* _Problem_:
Give the count of lines in the entries below that contain the string "routing", and only that count.

* _Dataset entries_:
[src/rtl/pwb_buffer.sv]
module pwb_buffer #(
   parameter int DATA_W    = 8,
   parameter int PAGE_BITS = 3
) (
   input  logic                 clk,
   input  logic                 rst_n,
   input  logic                 clr,
   input  logic                 wr,
   input  logic [PAGE_BITS-1:0] wr_idx,
   input  logic [DATA_W-1:0]    wr_data,
   input  logic [PAGE_BITS-1:0] rd_idx,
   output logic [DATA_W-1:0]    rd_data,
   output logic                 rd_valid,
   output logic                 any_valid
);
   localparam int ENTRIES = 1 << PAGE_BITS;

   logic [DATA_W-1:0]  ent [ENTRIES];
   logic [ENTRIES-1:0] mask;

   for (genvar g = 0; g < ENTRIES; g++) begin : g_entry
      logic hit;
      assign hit = wr && (wr_idx == PAGE_BITS'(g));

      always_ff @(posedge clk or negedge rst_n) begin
         if (!rst_n)
            ent[g] <= '0;
         else if (hit)
            ent[g] <= wr_data;
      end

      always_ff @(posedge clk or negedge rst_n) begin
         if (!rst_n)
            mask[g] <= 1'b0;
         else if (clr)
            mask[g] <= 1'b0;
         else if (hit)
            mask[g] <= 1'b1;
      end
   end

   assign rd_data   = ent[rd_idx];
   assign rd_valid  = mask[rd_idx];
   assign any_valid = |mask;
endmodule

[src/rtl/pwb_timer.sv]
module pwb_timer
   import pwb_pkg::*;
#(
   parameter int WR_CYCLES = 1000000,
   parameter int PAGE_BITS = 3
) (
   input  logic                 clk,
   input  logic                 rst_n,
   input  logic                 start,
   output logic                 busy,
   output logic                 sweep_on,
   output logic [PAGE_BITS-1:0] sweep_idx,
   output logic                 done
);
   localparam int CW = $clog2(WR_CYCLES + 1);
   localparam logic [CW-1:0] LAST    = CW'(WR_CYCLES - 1);
   localparam logic [CW-1:0] ENTRY_N = CW'(1 << PAGE_BITS);

   pwb_phase_e       phase;
   logic [CW-1:0]    cnt;

   always_ff @(posedge clk or negedge rst_n) begin
      if (!rst_n) begin
         phase <= PH_IDLE;
         cnt   <= '0;
      end else if (phase == PH_IDLE) begin
         if (start) begin
            phase <= PH_COMMIT;
            cnt   <= '0;
         end
      end else if (cnt == LAST) begin
         phase <= PH_IDLE;
         cnt   <= '0;
      end else begin
         cnt <= cnt + CW'(1);
      end
   end

   assign busy      = (phase == PH_COMMIT);
   assign done      = busy && (cnt == LAST);
   assign sweep_on  = busy && (cnt < ENTRY_N);
   assign sweep_idx = cnt[PAGE_BITS-1:0];
endmodule
===== src/rtl/pcp_pkg.sv =====
`timescale 1ns/1ps
package pcp_pkg;

    typedef enum logic [2:0] {
        ST_IDLE    = 3'd0,
        ST_PK_TAKE = 3'd1,
        ST_PK_GIVE = 3'd2,
        ST_UN_TAKE = 3'd3,
        ST_UN_GIVE = 3'd4
    } pcp_state_e;

    typedef enum logic {
        MODE_PACK   = 1'b0,
        MODE_UNPACK = 1'b1
    } pcp_mode_e;

endpackage


===== src/rtl/pcp_field_extract.sv =====
`timescale 1ns/1ps
// Pulls the two parity fields out of one register word, low field first.
module pcp_field_extract #(
    parameter int WORD_W = 32,
    parameter int VAL_W  = 10,
    parameter int HI_LSB = 16
) (
    input  logic [WORD_W-1:0]  word_i,
    output logic [2*VAL_W-1:0] pair_o
);
    logic unused_word_bits;

    assign pair_o           = {word_i[HI_LSB +: VAL_W], word_i[0 +: VAL_W]};
    assign unused_word_bits = ^word_i;

endmodule


===== src/rtl/pcp_lane_mux.sv =====
`timescale 1ns/1ps
// Selects one fixed-width lane out of a flat bus; out-of-range selects give zero.
module pcp_lane_mux #(
    parameter int LANE_W = 8,
    parameter int NLANES = 10,
    parameter int SEL_W  = 4
) (
    input  logic [LANE_W*NLANES-1:0] bus_i,
    input  logic [SEL_W-1:0]         sel_i,
    output logic [LANE_W-1:0]        lane_o
);
    logic [LANE_W-1:0] lanes [NLANES];

    for (genvar g = 0; g < NLANES; g++) begin : g_lane
        assign lanes[g] = bus_i[g*LANE_W +: LANE_W];
    end

    always_comb begin
        lane_o = '0;
        for (int i = 0; i < NLANES; i++) begin
            if (sel_i == SEL_W'(i)) lane_o = lanes[i];
        end
    end

endmodule


===== src/rtl/pcp_buffer.sv =====
`timescale 1ns/1ps
// Shared code buffer: written in value-pair slots (pack) or in bytes (unpack).
module pcp_buffer #(
    parameter int TOTAL_W = 80,
    parameter int SLOT_W  = 20,
    parameter int BYTE_W  = 8,
    parameter int NSLOT   = 4,
    parameter int NBYTE   = 10,
    parameter int SI_W    = 2,
    parameter int BI_W    = 4
) (
    input  logic               clk,
    input  logic               rst_n,
    input  logic               slot_we,
    input  logic [SI_W-1:0]    slot_idx,
    input  logic [SLOT_W-1:0]  slot_data,
    input  logic               byte_we,
    input  logic [BI_W-1:0]    byte_idx,
    input  logic [BYTE_W-1:0]  byte_data,
    output logic [TOTAL_W-1:0] bits_o
);
    logic [TOTAL_W-1:0] bits_q;

    always_ff @(posedge clk or negedge rst_n) begin
        if (!rst_n) begin
            bits_q <= '0;
        end else begin
            for (int s = 0; s < NSLOT; s++) begin
                if (slot_we && slot_idx == SI_W'(s)) bits_q[s*SLOT_W +: SLOT_W] <= slot_data;
            end
            for (int b = 0; b < NBYTE; b++) begin
                if (byte_we && byte_idx == BI_W'(b)) bits_q[b*BYTE_W +: BYTE_W] <= byte_data;
            end
        end
    end

    assign bits_o = bits_q;

    // Only one mode fills the buffer at a time.
    assert_one_writer_R5: assert property (@(posedge clk) disable iff (!rst_n)
        !(slot_we && byte_we))
        else $error("slot and byte writes in the same cycle");

endmodule


===== src/rtl/parity_code_packer.sv =====
`timescale 1ns/1ps
module parity_code_packer
    import pcp_pkg::*;
#(
    parameter int VAL_W  = 10,
    parameter int NVAL   = 8,
    parameter int WORD_W = 32,
    parameter int HI_LSB = 16,
    parameter int BYTE_W = 8
) (
    input  logic              clk,
    input  logic              rst_n,
    input  logic              start,
    input  logic              mode,
    output logic              busy,
    output logic              done,
    input  logic              word_valid,
    output logic              word_ready,
    input  logic [WORD_W-1:0] word_data,
    output logic              byte_valid,
    input  logic              byte_ready,
    output logic [BYTE_W-1:0] byte_data,
    input  logic              code_valid,
    output logic              code_ready,
    input  logic [BYTE_W-1:0] code_data,
    output logic              val_valid,
    input  logic              val_ready,
    output logic [VAL_W-1:0]  val_data
);
    localparam int TOTAL_W = VAL_W * NVAL;
    localparam int NBYTES  = TOTAL_W / BYTE_W;
    localparam int NWORDS  = NVAL / 2;
    localparam int SLOT_W  = 2 * VAL_W;
    localparam int NPASS   = 2;
    localparam int BPP     = NBYTES / NPASS;
    localparam int WI_W    = $clog2(NWORDS);
    localparam int BI_W    = $clog2(NBYTES);
    localparam int VI_W    = $clog2(NVAL);
    localparam int PB_W    = $clog2(BPP);

    pcp_state_e        state_q, state_d;
    logic [WI_W-1:0]   widx_q;
    logic [BI_W-1:0]   bidx_q;
    logic [PB_W-1:0]   pb_q;
    logic [VI_W-1:0]   vidx_q;
    logic              done_q;

    logic              w_hs, b_hs, c_hs, v_hs;
    logic              pass_end, last_byte, last_hs;
    logic [SLOT_W-1:0] pair;
    logic [TOTAL_W-1:0] code_bits;

    assign w_hs      = word_valid && word_ready;
    assign b_hs      = byte_valid && byte_ready;
    assign c_hs      = code_valid && code_ready;
    assign v_hs      = val_valid && val_ready;
    assign pass_end  = (pb_q == PB_W'(BPP - 1));
    assign last_byte = (bidx_q == BI_W'(NBYTES - 1));
    assign last_hs   = (state_q == ST_PK_GIVE && b_hs && last_byte)
                     || (state_q == ST_UN_GIVE && v_hs && vidx_q == '0);

    // State register
    always_ff @(posedge clk or negedge rst_n) begin
        if (!rst_n) state_q <= ST_IDLE;
        else        state_q <= state_d;
    end

    // Transitions
    always_comb begin
        state_d = state_q;
        unique case (state_q)
            ST_IDLE: begin
                if (start) state_d = (pcp_mode_e'(mode) == MODE_UNPACK) ? ST_UN_TAKE : ST_PK_TAKE;
            end
            ST_PK_TAKE: begin
                // two words per pass: odd word index closes the pass
                if (w_hs && widx_q[0]) state_d = ST_PK_GIVE;
            end
            ST_PK_GIVE: begin
                if (b_hs && pass_end) state_d = last_byte ? ST_IDLE : ST_PK_TAKE;
            end
            ST_UN_TAKE: begin
                if (c_hs && last_byte) state_d = ST_UN_GIVE;
            end
            ST_UN_GIVE: begin
                if (v_hs && vidx_q == '0) state_d = ST_IDLE;
            end
            default: state_d = ST_IDLE;
        endcase
    end

    // Indices and completion pulse
    always_ff @(posedge clk or negedge rst_n) begin
        if (!rst_n) begin
            widx_q <= '0;
            bidx_q <= '0;
            pb_q   <= '0;
            vidx_q <= '0;
            done_q <= 1'b0;
        end else begin
            done_q <= last_hs;
            unique case (state_q)
                ST_IDLE: begin
                    if (start) begin
                        widx_q <= '0;
                        bidx_q <= '0;
                        pb_q   <= '0;
                        vidx_q <= VI_W'(NVAL - 1);
                    end
                end
                ST_PK_TAKE: if (w_hs) widx_q <= widx_q + 1'b1;
                ST_PK_GIVE: begin
                    if (b_hs) begin
                        bidx_q <= bidx_q + 1'b1;
                        pb_q   <= pass_end ? '0 : pb_q + 1'b1;
                    end
                end
                ST_UN_TAKE: if (c_hs) bidx_q <= bidx_q + 1'b1;
                ST_UN_GIVE: if (v_hs) vidx_q <= vidx_q - 1'b1;
                default: ;
            endcase
        end
    end

    // Outputs
    always_comb begin
        busy       = (state_q != ST_IDLE);
        done       = done_q;
        word_ready = (state_q == ST_PK_TAKE);
        byte_valid = (state_q == ST_PK_GIVE);
        code_ready = (state_q == ST_UN_TAKE);
        val_valid  = (state_q == ST_UN_GIVE);
    end

    pcp_field_extract #(
        .WORD_W (WORD_W),
        .VAL_W  (VAL_W),
        .HI_LSB (HI_LSB)
    ) u_fields (
        .word_i (word_data),
        .pair_o (pair)
    );

    pcp_buffer #(
        .TOTAL_W (TOTAL_W),
        .SLOT_W  (SLOT_W),
        .BYTE_W  (BYTE_W),
        .NSLOT   (NWORDS),
        .NBYTE   (NBYTES),
        .SI_W    (WI_W),
        .BI_W    (BI_W)
    ) u_buf (
        .clk       (clk),
        .rst_n     (rst_n),
        .slot_we   (w_hs),
        .slot_idx  (widx_q),
        .slot_data (pair),
        .byte_we   (c_hs),
        .byte_idx  (bidx_q),
        .byte_data (code_data),
        .bits_o    (code_bits)
    );

    pcp_lane_mux #(
        .LANE_W (BYTE_W),
        .NLANES (NBYTES),
        .SEL_W  (BI_W)
    ) u_byte_mux (
        .bus_i  (code_bits),
        .sel_i  (bidx_q),
        .lane_o (byte_data)
    );

    pcp_lane_mux #(
        .LANE_W (VAL_W),
        .NLANES (NVAL),
        .SEL_W  (VI_W)
    ) u_val_mux (
        .bus_i  (code_bits),
        .sel_i  (vidx_q),
        .lane_o (val_data)
    );

    assert_hold_byte_R8: assert property (@(posedge clk) disable iff (!rst_n)
        (byte_valid && !byte_ready) |=> (byte_valid && $stable(byte_data)))
        else $error("byte dropped or changed under backpressure");

    assert_hold_val_R8: assert property (@(posedge clk) disable iff (!rst_n)
        (val_valid && !val_ready) |=> (val_valid && $stable(val_data)))
        else $error("value dropped or changed under backpressure");

    assert_one_side_R5: assert property (@(posedge clk) disable iff (!rst_n)
        $onehot0({word_ready, byte_valid, code_ready, val_valid}))
        else $error("more than one stream active");

    assert_refill_R5: assert property (@(posedge clk) disable iff (!rst_n)
        ($fell(byte_valid) && busy) |-> word_ready)
        else $error("pass end did not return to word intake");

    assert_done_pulse_R9: assert property (@(posedge clk) disable iff (!rst_n)
        done |=> !done)
        else $error("done longer than one cycle");

    assert_done_idle_R9: assert property (@(posedge clk) disable iff (!rst_n)
        done |-> (!busy && $past(busy)))
        else $error("done without a finishing operation");

endmodule


===== config.mk =====
export PLATFORM = sky130hd
export DESIGN_NAME = parity_code_packer
export DESIGN_NICKNAME = d
export VERILOG_FILES = /design/src/rtl/pcp_pkg.sv /design/src/rtl/pcp_field_extract.sv /design/src/rtl/pcp_lane_mux.sv /design/src/rtl/pcp_buffer.sv /design/src/rtl/parity_code_packer.sv
export SDC_FILE = /design/constraint.sdc
export NUM_CORES = 1
export LEC_CHECK = 0
export BUFFER_PORTS_ARGS = -buffer_cell sky130_fd_sc_hd__buf_4
export CAP_MARGIN = 20
export CORE_MARGIN = 2
export CORE_UTILIZATION = 25
export DETAILED_ROUTE_END_ITERATION = 10
export PLACE_DENSITY_LB_ADDON = 0.15
export SYNTH_ARGS = -nofsm -noshare
export SYNTH_HDL_FRONTEND = slang
export SYNTH_HIERARCHICAL = 1
export SYNTH_SLANG_ARGS = --single-unit

===== constraint.sdc =====
create_clock -name clk -period 2.77 [get_ports clk]
set_clock_uncertainty 0.1 [all_clocks]
set_input_delay 0.277 -clock clk [delete_from_list [all_inputs] [get_ports clk]]
set_output_delay 0.277 -clock clk [all_outputs]
set_load 0.03 [all_outputs]

==> results.cfg, run 1 <==
[run_status]
outcome = finished clean

[clock_network]
tritoncts = yes
h-tree-depth = 3
root_buffer = clkbuf_16
numCtsBuffers = 9
clkSlewWorstSetupHoldPaths_ns = 0.07
clockBufferDepth = 2
clock_sinks = 96
clk_latency_ns = 0.35

[floorplanning]
fp.dieW_um = 167
row_count = 59
pin_count = 72
core_area_um2 = 26100
die_y_um = 167
start_util_pct = 25.5
fp.dieArea_um2 = 27900

[sta]
worst_pin_slew_ns = 0.785
fin_setup_tns_ns = 0
maxSlewHeadroom_pct = 47.4
slew_viol_final = 0
finalCritPeriodShare_pct = 95.3
rsz0062_at_grt = no
clock.fmax_mhz = 379
setup_viol_count_final = 0
hold_violations = 0
finalCriticalPeriod_ns = 2.64

[logic_synthesis]
syn_area_um2 = 6650
netlist.area_leader.share_pct = 36.1
synth_ff_type = dfrtp_1
yosys.area.top_type = dfrtp_1
synth_cell_types = 51
synth-edff-count = 0
synth.yosys.seq_area_share_pct = 36.1
synth_area_per_cell_um2 = 11.5
yosys_warnings = 6
async_reset_ff_share_pct = 100
syn_nets = 631
ys_seq_elements = 96
synthTopCellsByArea = dfrtp_1 36%, mux2_2 28%, mux4_1 3.2%
synth_cells = 577

[power_and_ir_drop]
max-vdd-ir-drop_mv = 0.546
switching_power_mw = 3.91
p_int_mw = 5.32
leakagePower_nw = 3.39
p_comb_share_pct = 57.1
netSwitchingFraction_pct = 42.4
power_frac_seq_pct = 30.1
p_per_area_nw_per_um2 = 1200
p_clk_share_pct = 12.8

[worst_hold_path]
hold_class = in2reg

[critical_path]
cpMostUsedCell = buf_4
cpPeakStageDelay_ns = 0.59
critical_path_class = reg2out
critPathArrivalTime_ns = 2.26
timing.critical_path.fanout_max = 13
crit_path_top_delay_cell = dfrtp_4
critPathRequiredTime_ns = 2.39
regToRegSetupSlack_ns = 0.31
worstPathCellList = buf_4 > nor2b_2 > buf_4 > a22oi_1 > o221ai_1 > buf_4
crit_path_end_kind = output pin
worst_setup_path_start_kind = register

[global_route]
met1_usage_pct = 21.7
overflow = 0
grt.busiest_layer = met2
grt_util_met3_pct = 2.40
antenna_found_initial = 0
grtUsageTotal_pct = 15.8
grt_max_degree = 41
grt_use_met2_pct = 25.4
grt_pass1_wl_um = 32900
grt_pass1_vias = 5083

[routing]
firstDrtPassIters = 5
avgRoutedWirePerCell_um = 22.7
vias = 4856
finalWirelength_um = 21600
drt_iter0_markers = 253
postRouteAntennaNets = 0
viasPerCell = 5.11
drc = 0

[placement]
gp_congestion = 0.822
port_buffers = 59
dp.cells = 935
dp_hpwl_um = 15600

[run]
maxCapViolations = 0

[layout]
final_cells = 951
final_cell_mix = 165 x mux2_2, 95 x dfrtp_1, 84 x buf_4
final_nets = 667
layout.cells.most_common = mux2_2
syn_to_final_growth_pct = 16.2
drive_gt1_share_pct = 46.8
antenna_cells = 0
==> through the flow <==
stage	utilization (%)	cell area, µm²	hold WS (ns)	power, mW	worst slack (ns)
6_report	29.6	7730	0.0959	9.24	0.130
5_1_grt	29.6	7730	0.118	9.84	0.0926
4_1_cts	29.6	7710	0.0854	9.30	0.0695
3_5_place_dp	28.5	7430	0.240	8.08	0.304
3_3_place_gp	28.5	7430	0.228	7.95	0.378
2_1_floorplan	-	6650	-0.119	6.32	0.101
==> cells in the mapped netlist (2+ instances only) <==
master and n:
mux2i_1 19, mux2_1 9, buf_4 25, mux4_1 8, or3_1 5, a32o_1 2, a21oi_1 13, nand3b_1 5
o221ai_1 10, a32oi_1 5, a31o_2 3, nand4b_1 3, buf_2 9, mux2_4 3, o22ai_1 6, nor2_1 9
o21ai_0 28, a22o_1 6, dfrtp_1 96, nor2b_1 5, a21o_1 3, inv_1 13, mux4_2 7, nor3b_1 10
a22oi_1 8, nand2b_1 10, nand3_1 9, and2b_1 4, o221ai_2 2, nor3_1 2, clkbuf_1 16, buf_1 11
ha_1 6, mux2_2 165, nand2_1 22, buf_6 3, and2_1 2, nand4_1 2
==> final cells by class <==
cell class,instances,area [µm²]
fillers,2660,18300
multi-input cells,402,3830
flip-flops and latches,96,2410
repair buffers,91,761
well taps,335,419
clock buffers,11,243
inverters,13,48.8
clock inverters,3,20.0
==> final timing paths <==
| kind | from | endpoint | cells after the start |
|---|---|---|---|
| min in group asynchronous | rst_n | bidx_q[0] | 2 |
| worst min-delay path | byte_ready | done | 2 |
| worst min register to register | pb_q[1] | pb_q[1] | 2 |
| max in group asynchronous | rst_n | u_buf/bits_o[33] | 3 |
| worst max register to register | state_q[2] | u_buf/bits_o[32] | 5 |
| worst max-delay path | bidx_q[0] | byte_data[3] | 6 |
==> per-layer routing <==
metal	wire length, µm	part of all wire (%)
met3	875	4.1
met4	469	2.2
met2	10200	47
met5	0	0
met1	10000	47
==> cells by family (layout without fill, tap and decap cells) <==
logic type,count (synthesis),after routing,share of synthesized area [%]
flip-flops,96,96,36.1
AND/OR/NAND/NOR,93,93,8.13
multiplexers,211,211,38.5
AO/OA/AOI/OAI,91,91,9.37
XOR/XNOR,1,1,0.132
adder cells (fa/ha/maj),6,6,1.13
buffers and inverters,79,118,6.57
==> critical path: cells and delay by family, from the launching register on <==
kind	cells	cell delay, ns
buffers and inverters	3	0.65
flip-flops	1	0.59
AO/OA/AOI/OAI	2	0.40
AND/OR/NAND/NOR	1	0.25
==> registers in the layout, indices dropped and copies added (netlist names) <==
| signal | cells |
|---|---|
| bidx_q | 4 |
| done | 1 |
| pb_q | 3 |
| state_q | 3 |
| u_buf/bits_o | 80 |
| vidx_q | 3 |
| widx_q | 2 |
==> timing repair <==
item                                    CTS  global route
hold endpoints to repair                 38             0
gates resized for setup                   2             1
gates cloned                              0             0
buffers inserted                          0             1
hold buffers                              1             0
endpoints found under the setup margin    4             2
==> power groups by stage <==
| stage | clock network, mW | registers (mW) | logic, mW |
|---|---|---|---|
| floorplan | 0 | 2.42 | 3.90 |
| global placement | 0 | 2.79 | 5.16 |
| detailed placement | 0 | 2.83 | 5.25 |
| CTS | 1.22 | 2.80 | 5.27 |
| global route | 1.30 | 2.88 | 5.66 |
| finish | 1.18 | 2.78 | 5.27 |
No activity file was read; power rests on OpenSTA's default activity.
==> run 2: changes to the inputs <==
--- a/config.mk
+++ b/config.mk
@@ -7,6 +7,8 @@
 export LEC_CHECK = 0
 export BUFFER_PORTS_ARGS = -buffer_cell sky130_fd_sc_hd__buf_4
 export CAP_MARGIN = 20
+export CELL_PAD_IN_SITES_DETAIL_PLACEMENT = 0
+export CELL_PAD_IN_SITES_GLOBAL_PLACEMENT = 2
 export CORE_MARGIN = 2
 export CORE_UTILIZATION = 25
 export DETAILED_ROUTE_END_ITERATION = 10
==> results.cfg, run 2 (synthesis results as in run 1) <==
[clock_network]
clockBufferDepth = 2
clock_sinks = 96
clk_latency_ns = 0.36
tritoncts = yes
cts_setup_buffers = 0
clkSlewWorstSetupHoldPaths_ns = 0.07
root_buffer = clkbuf_16
h-tree-depth = 3
numCtsBuffers = 9

[floorplanning]
fp.dieW_um = 167
start_util_pct = 25.5
fp.dieArea_um2 = 27900
die_y_um = 167
core_area_um2 = 26100
pin_count = 72
row_count = 59

[layout]
multi_input_area_um2 = 3820
ff_latch_area_um2 = 2410
n_fill_cell = 2687
layout.cells.most_common = mux2_2
drive_gt1_share_pct = 47.4
final_cell_mix = 165 x mux2_2, 94 x dfrtp_1, 91 x buf_4
antenna_cells = 0
final_nets = 672
syn_to_final_growth_pct = 16.9
largest_reg_flops = 80
fin_area_um2 = 7770

[sta]
finalCritPeriodShare_pct = 95.6
setup_viol_count_final = 0
hold_violations = 0
finalCriticalPeriod_ns = 2.65
clock.fmax_mhz = 378
worst_pin_slew_ns = 0.802
maxSlewHeadroom_pct = 46.4
fin_setup_tns_ns = 0
slew_viol_final = 0
rsz0062_at_grt = no

[routing]
avgRoutedWirePerCell_um = 23.9
vias = 4915
finalWirelength_um = 22900
firstDrtPassIters = 6
postRouteAntennaNets = 0
drc = 0
drt_iter0_markers = 350
viasPerCell = 5.13

[global_route]
grt_pass1_wl_um = 34400
grt_max_degree = 42
grtUsageTotal_pct = 16.6
antenna_found_initial = 0
overflow = 0
grt_pass1_vias = 5225

[critical_path]
crit_path_end_kind = output pin
critPathArrivalTime_ns = 2.27
critPathRequiredTime_ns = 2.39
timing.critical_path.fanout_max = 18
worst_setup_path_start_kind = register
worstPathCellList = mux4_1 > o221ai_1 > o221ai_1 > buf_4
crit_path_top_delay_cell = dfrtp_4
critical_path_class = reg2out
cpPeakStageDelay_ns = 0.63
cpMostUsedCell = o221ai_1

[power_and_ir_drop]
p_per_area_nw_per_um2 = 1220
leakagePower_nw = 3.43
max-vdd-ir-drop_mv = 0.389
power.total_mw = 9.45

[run]
maxCapViolations = 0

[placement]
gp_congestion = 0.786
port_buffers = 59
place_area_um2 = 7450
dp_hpwl_um = 16000

[run_status]
outcome = finished clean

[worst_hold_path]
hold_class = in2reg
## run 2: area by class of cell
type,instances,share of cell area (%)
Multi-Input combinational cell,402,49.2
Sequential cell,96,31.0
Timing Repair Buffer,96,9.95
Tap cell,335,5.39
Clock buffer,13,3.35
Inverter,13,0.628
Clock inverter,3,0.515
## run 2: through the flow
stage | setup WS, ns | hold WS (ns) | utilization (%) | instances
after floorplan | 0.101 | -0.119 | - | 577
after global placement | 0.333 | 0.226 | 28.6 | 941
after detailed placement | 0.300 | 0.235 | 28.6 | 941
after CTS | 0.0865 | 0.0783 | 29.8 | 958
after global routing | 0.0432 | 0.0757 | 29.8 | 958
final | 0.121 | 0.0888 | 29.8 | 958
## run 2: where the power goes
group          total (mW)  switching, mW  internal, mW  leakage, nW
Combinational        5.26           2.59          2.67         2.09
Sequential           2.87          0.828          2.04         1.19
Clock                1.32          0.572         0.749        0.150
Total                9.45           3.99          5.46         3.43
## run 2: worst paths after layout
path	slack [ns]	start	end	cells past startpoint
setup / recovery	0.12	bidx_q[0]	byte_data[0]	4
hold / removal	0.09	code_valid	state_q[2]	3
setup reg to reg	0.28	bidx_q[2]	u_buf/bits_o[73]	4
hold reg to reg	0.43	pb_q[1]	pb_q[1]	2
max in group asynchronous	1.46	rst_n	u_buf/bits_o[12]	3
min in group asynchronous	0.35	rst_n	u_buf/bits_o[11]	2
## run 2: critical path, delay by kind of cell (launching register included)
kind	cells	cell delay, ns
AOI/OAI and AO/OA	2	0.42
buffers and inverters	1	0.24
muxes	1	0.63
DFF	1	0.63
## run 2: repair_timing
item	in CTS	in global routing
hold buffers	1	0
resized for setup	2	1
endpoints found under the hold margin	39	0
endpoints found under the setup margin	1	1
## run 2: routing by layer
layer / vias to the layer above / GRT usage, % / share of wire [%]
met1: 2530 / 22.8 / 47
met2: 134 / 26.9 / 47
met4: 0 / 3.60 / 1.3
met3: 21 / 3.52 / 4.9
met5: - / 0 / 0
li1: 2230 / - / -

* _Exercise solution_:
7